Eine solche nachbarschützende Wirkung von Festsetzungen zum Maß der baulichen Nutzung hat das Bundesverwaltungsgericht in einer Entscheidung vom 09.08.2018 angenommen. Konkret ging es um ein Ufergrundstück am Berliner Großen Wannsee, für das der Bebauungsplan aus dem Jahr 1959 als Maß der baulichen Nutzung eine Baumasse von 1,0 m³ umbauten Raums je Quadratmeter Baugrundstück und als zulässige Geschossfläche zwei Vollgeschosse festsetzte. Obwohl der Bebauungsplan aus einer Zeit stammte, in der man an einen nachbarlichen Drittschutz noch nicht gedacht hat, können dessen Festsetzungen eine solche Wirkung entfalten. Vom Bundesverwaltungsgericht wurde es für zulässig erachtet, Festsetzungen nachträglich subjektiv-rechtlich aufzuladen. Dies war vorliegend deshalb angezeigt, weil ein nachbarliches Austauschverhältnis bestand. Die Maßfestsetzungen sollten hier – was norma-lerweise Festsetzungen zur Art der baulichen Nutzung vorbehalten ist – der Bewahrung des Gebietscharakters dienen. Maßgebliche Zielsetzungen seien die Stärkung des Grünflächenanteils, die Gestaltung eines von Bebauung frei gehaltenen Uferbereichs und die Beschränkung der baulichen Aus-nutzung der Grundstücke insgesamt, was durch die Kombination der einzelnen Festsetzungen erreicht werden sollte.
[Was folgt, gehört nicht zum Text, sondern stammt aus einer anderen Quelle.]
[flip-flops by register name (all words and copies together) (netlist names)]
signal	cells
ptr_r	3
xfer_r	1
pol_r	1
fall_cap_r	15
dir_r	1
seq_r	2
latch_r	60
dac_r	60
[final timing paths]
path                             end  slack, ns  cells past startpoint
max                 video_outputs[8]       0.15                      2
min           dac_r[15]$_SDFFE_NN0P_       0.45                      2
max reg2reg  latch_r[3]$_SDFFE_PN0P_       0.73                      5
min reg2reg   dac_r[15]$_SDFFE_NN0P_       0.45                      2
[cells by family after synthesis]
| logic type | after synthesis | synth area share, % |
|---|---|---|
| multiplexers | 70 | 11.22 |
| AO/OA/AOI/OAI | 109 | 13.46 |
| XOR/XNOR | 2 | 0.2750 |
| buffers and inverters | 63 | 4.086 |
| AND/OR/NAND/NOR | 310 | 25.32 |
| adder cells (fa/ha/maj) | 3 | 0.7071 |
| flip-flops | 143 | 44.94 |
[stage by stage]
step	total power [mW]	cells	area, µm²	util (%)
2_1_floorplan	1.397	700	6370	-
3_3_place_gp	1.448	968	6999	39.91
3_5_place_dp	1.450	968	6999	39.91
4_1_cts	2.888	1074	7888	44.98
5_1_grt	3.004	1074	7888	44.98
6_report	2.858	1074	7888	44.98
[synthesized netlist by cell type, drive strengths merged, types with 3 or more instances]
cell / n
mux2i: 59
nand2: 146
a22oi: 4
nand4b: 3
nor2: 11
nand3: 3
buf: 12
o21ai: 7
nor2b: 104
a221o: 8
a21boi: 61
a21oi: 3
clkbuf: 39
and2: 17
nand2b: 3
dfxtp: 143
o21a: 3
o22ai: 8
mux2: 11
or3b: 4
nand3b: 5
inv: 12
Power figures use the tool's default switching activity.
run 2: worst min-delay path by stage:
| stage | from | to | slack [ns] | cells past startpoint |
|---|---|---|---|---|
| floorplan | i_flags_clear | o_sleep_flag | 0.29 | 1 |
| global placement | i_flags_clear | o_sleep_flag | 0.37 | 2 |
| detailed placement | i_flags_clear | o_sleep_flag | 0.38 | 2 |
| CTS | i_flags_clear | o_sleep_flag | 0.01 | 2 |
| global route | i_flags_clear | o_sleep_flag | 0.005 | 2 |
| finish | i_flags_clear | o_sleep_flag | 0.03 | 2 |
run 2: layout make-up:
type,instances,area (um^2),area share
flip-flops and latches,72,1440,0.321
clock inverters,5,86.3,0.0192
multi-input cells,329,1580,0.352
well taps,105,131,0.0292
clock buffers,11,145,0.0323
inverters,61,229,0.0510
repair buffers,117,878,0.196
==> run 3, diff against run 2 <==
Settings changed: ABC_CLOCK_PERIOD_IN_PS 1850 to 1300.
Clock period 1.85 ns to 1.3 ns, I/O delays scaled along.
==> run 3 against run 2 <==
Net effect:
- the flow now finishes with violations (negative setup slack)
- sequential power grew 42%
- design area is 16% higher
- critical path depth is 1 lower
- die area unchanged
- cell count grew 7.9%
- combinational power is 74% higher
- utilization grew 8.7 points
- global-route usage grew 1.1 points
Auch diese Entscheidung des Bundesverwaltungsgerichts zeigt, dass es sich lohnen kann, den Bebauungsplan mit seinen Festsetzungen, der Begründung, den Umständen seines Zustandekommens und seinen Zielvorgaben näher in den Blick zu nehmen. Denn nur so lässt sich herausfinden, ob Festsetzungen zum Maß der baulichen Nutzung abweichend vom Regelfall Nachbarschutz vermitteln, was zu der für einen Nachbarn entscheidenden Rechtsfolge führt, dass sein Rechtsbehelf gegen eine Baugenehmigung, welche rechtswidrig von Maßfestsetzungen befreit, erfolgreich ist.